“Our future is directly tied to our ability to develop, attract, and retain concentrations of skilled people.“
-- Mark Murray, president of Meijer, Inc., commenting on Michigan‘s future in the State‘s Emergency Financial Advisory Panel Report
Americans have never been keen on taxes, going back to the days of the Boston Tea Party. And the anti-tax mantra has accelerated since the presidency of Ronald Reagan to the point where any suggestion of raising taxes has become a cardinal sin.

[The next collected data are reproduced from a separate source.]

==> src/rtl/spb_slot_array.sv <==
module spb_slot_array
  import spb_pkg::*;
#(
  parameter int AW      = 32,
  parameter int DW      = 64,
  parameter int ENTRIES = 12,
  localparam int TW     = $clog2(ENTRIES),
  localparam int CW     = $clog2(ENTRIES + 1)
) (
  input  logic          clk,
  input  logic          rst_n,
  input  logic          iss_fire,
  input  logic [AW-1:0] iss_addr,
  input  logic          flush,
  input  logic          inv_valid,
  input  logic [AW-1:0] inv_addr,
  input  logic          rsp_valid,
  input  logic [TW-1:0] rsp_tag,
  input  logic [DW-1:0] rsp_data,
  input  logic          lk_valid,
  input  logic [AW-1:0] lk_addr,
  output logic          free_any,
  output logic [TW-1:0] free_idx,
  output logic [CW-1:0] live_cnt,
  output logic          lk_hit,
  output logic [DW-1:0] lk_data,
  output logic          lk_track
);
  slot_st_e      st_q [ENTRIES];
  slot_st_e      st_d [ENTRIES];
  logic [AW-1:0] addr_q [ENTRIES];
  logic [DW-1:0] data_q [ENTRIES];
  logic [ENTRIES-1:0] m_full, m_wait, m_inv, m_rsp, a_we, d_we;
  logic [TW-1:0] hit_idx;
  logic          iss_kill;

  genvar g;
  generate
    for (g = 0; g < ENTRIES; g++) begin : g_match
      assign m_full[g] = (st_q[g] == SL_FULL) && (addr_q[g] == lk_addr);
      assign m_wait[g] = (st_q[g] == SL_WAIT) && (addr_q[g] == lk_addr);
      assign m_inv[g]  = inv_valid && (addr_q[g] == inv_addr);
      assign m_rsp[g]  = rsp_valid && (rsp_tag == TW'(g));
    end
  endgenerate

  assign lk_hit   = lk_valid && (m_full != '0);
  assign lk_track = (m_full != '0) || (m_wait != '0);
  assign lk_data  = lk_hit ? data_q[hit_idx] : '0;
  assign iss_kill = flush || (inv_valid && inv_addr == iss_addr);

  always_comb begin
    free_any = 1'b0;
    free_idx = '0;
    hit_idx  = '0;
    live_cnt = '0;
    for (int i = ENTRIES - 1; i >= 0; i--) begin
      if (st_q[i] == SL_FREE) begin
        free_any = 1'b1;
        free_idx = TW'(i);
      end
      if (m_full[i]) hit_idx = TW'(i);
      if (st_q[i] == SL_WAIT || st_q[i] == SL_FULL) live_cnt = live_cnt + CW'(1);
    end
  end

  always_comb begin
    for (int i = 0; i < ENTRIES; i++) begin
      st_d[i] = st_q[i];
      a_we[i] = 1'b0;
      d_we[i] = 1'b0;
      unique case (st_q[i])
        SL_FREE: if (iss_fire && free_idx == TW'(i)) begin
          a_we[i] = 1'b1;
          st_d[i] = iss_kill ? SL_DROP : SL_WAIT;
        end
        SL_WAIT: begin
          if ((flush || m_inv[i]) && m_rsp[i]) st_d[i] = SL_FREE;
          else if (flush || m_inv[i])          st_d[i] = SL_DROP;
          else if (m_rsp[i]) begin
            st_d[i] = SL_FULL;
            d_we[i] = 1'b1;
          end
        end
        SL_FULL: if ((lk_hit && hit_idx == TW'(i)) || flush || m_inv[i]) st_d[i] = SL_FREE;
        SL_DROP: if (m_rsp[i]) st_d[i] = SL_FREE;
        default: st_d[i] = SL_FREE;
      endcase
    end
  end

  always_ff @(posedge clk or negedge rst_n) begin
    if (!rst_n) begin
      for (int i = 0; i < ENTRIES; i++) st_q[i] <= SL_FREE;
    end else begin
      for (int i = 0; i < ENTRIES; i++) st_q[i] <= st_d[i];
    end
  end

  always_ff @(posedge clk) begin
    for (int i = 0; i < ENTRIES; i++) begin
      if (a_we[i]) addr_q[i] <= iss_addr;
      if (d_we[i]) data_q[i] <= rsp_data;
    end
  end
endmodule

==> src/rtl/spb_stream_buffer.sv <==
module spb_stream_buffer #(
  parameter int AW        = 32,
  parameter int DW        = 64,
  parameter int QDEPTH    = 16,
  parameter int ENTRIES   = 12,
  parameter int LOOKAHEAD = 8,
  localparam int TW       = $clog2(ENTRIES),
  localparam int LCW      = $clog2(ENTRIES + 1),
  localparam int QCW      = $clog2(QDEPTH) + 1
) (
  input  logic          clk,
  input  logic          rst_n,
  input  logic          str_valid,
  input  logic [AW-1:0] str_addr,
  output logic          str_ready,
  output logic          req_valid,
  output logic [AW-1:0] req_addr,
  output logic [TW-1:0] req_tag,
  input  logic          req_ready,
  input  logic          rsp_valid,
  input  logic [TW-1:0] rsp_tag,
  input  logic [DW-1:0] rsp_data,
  input  logic          lk_valid,
  input  logic [AW-1:0] lk_addr,
  output logic          lk_hit,
  output logic [DW-1:0] lk_data,
  input  logic          inv_valid,
  input  logic [AW-1:0] inv_addr
);
  logic           q_full, q_empty, q_probe, free_any, lk_track, flush, iss_fire, push;
  logic [QCW-1:0] q_cnt;
  logic [LCW-1:0] live_cnt;

  assign str_ready = !q_full;
  assign push      = str_valid && str_ready;
  assign req_valid = !q_empty && free_any && (live_cnt < LCW'(LOOKAHEAD));
  assign iss_fire  = req_valid && req_ready;
  // The stream has diverged when a probe finds nothing it predicted.
  assign flush     = lk_valid && !lk_track && !q_probe;

  spb_addr_queue #(.AW(AW), .DEPTH(QDEPTH)) u_queue (
    .clk(clk), .rst_n(rst_n),
    .push(push), .push_addr(str_addr),
    .pop(iss_fire), .clear(flush),
    .probe_addr(lk_addr),
    .head_addr(req_addr), .count(q_cnt),
    .full(q_full), .empty(q_empty), .probe_hit(q_probe)
  );

  spb_slot_array #(.AW(AW), .DW(DW), .ENTRIES(ENTRIES)) u_slots (
    .clk(clk), .rst_n(rst_n),
    .iss_fire(iss_fire), .iss_addr(req_addr),
    .flush(flush),
    .inv_valid(inv_valid), .inv_addr(inv_addr),
    .rsp_valid(rsp_valid), .rsp_tag(rsp_tag), .rsp_data(rsp_data),
    .lk_valid(lk_valid), .lk_addr(lk_addr),
    .free_any(free_any), .free_idx(req_tag), .live_cnt(live_cnt),
    .lk_hit(lk_hit), .lk_data(lk_data), .lk_track(lk_track)
  );
endmodule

It doesn‘t help that government often wastes our tax dollars with an obscene ineptitude. For instance, the news last week that $9 billion of our tax dollars have gone missing in Iraq. Turns out that the Bush administration bundled up 363 tons of cash in bricks of $100 bills and flew it to Iraq during the early days of the war to help with reconstruction. Then the money simply... disappeared. Apparently, people (including contractors already on our payroll) just showed up in Baghdad with garbage bags and shoveled in the loot under any pretense, with no accountability.
So who can blame Michigan citizens for grumbling over the news that Governor Granholm has proposed a 2% tax on services to help balance the state‘s budget? The services would include everything from haircuts to auto repairs, lawyers, accountants and movie and concert tickets.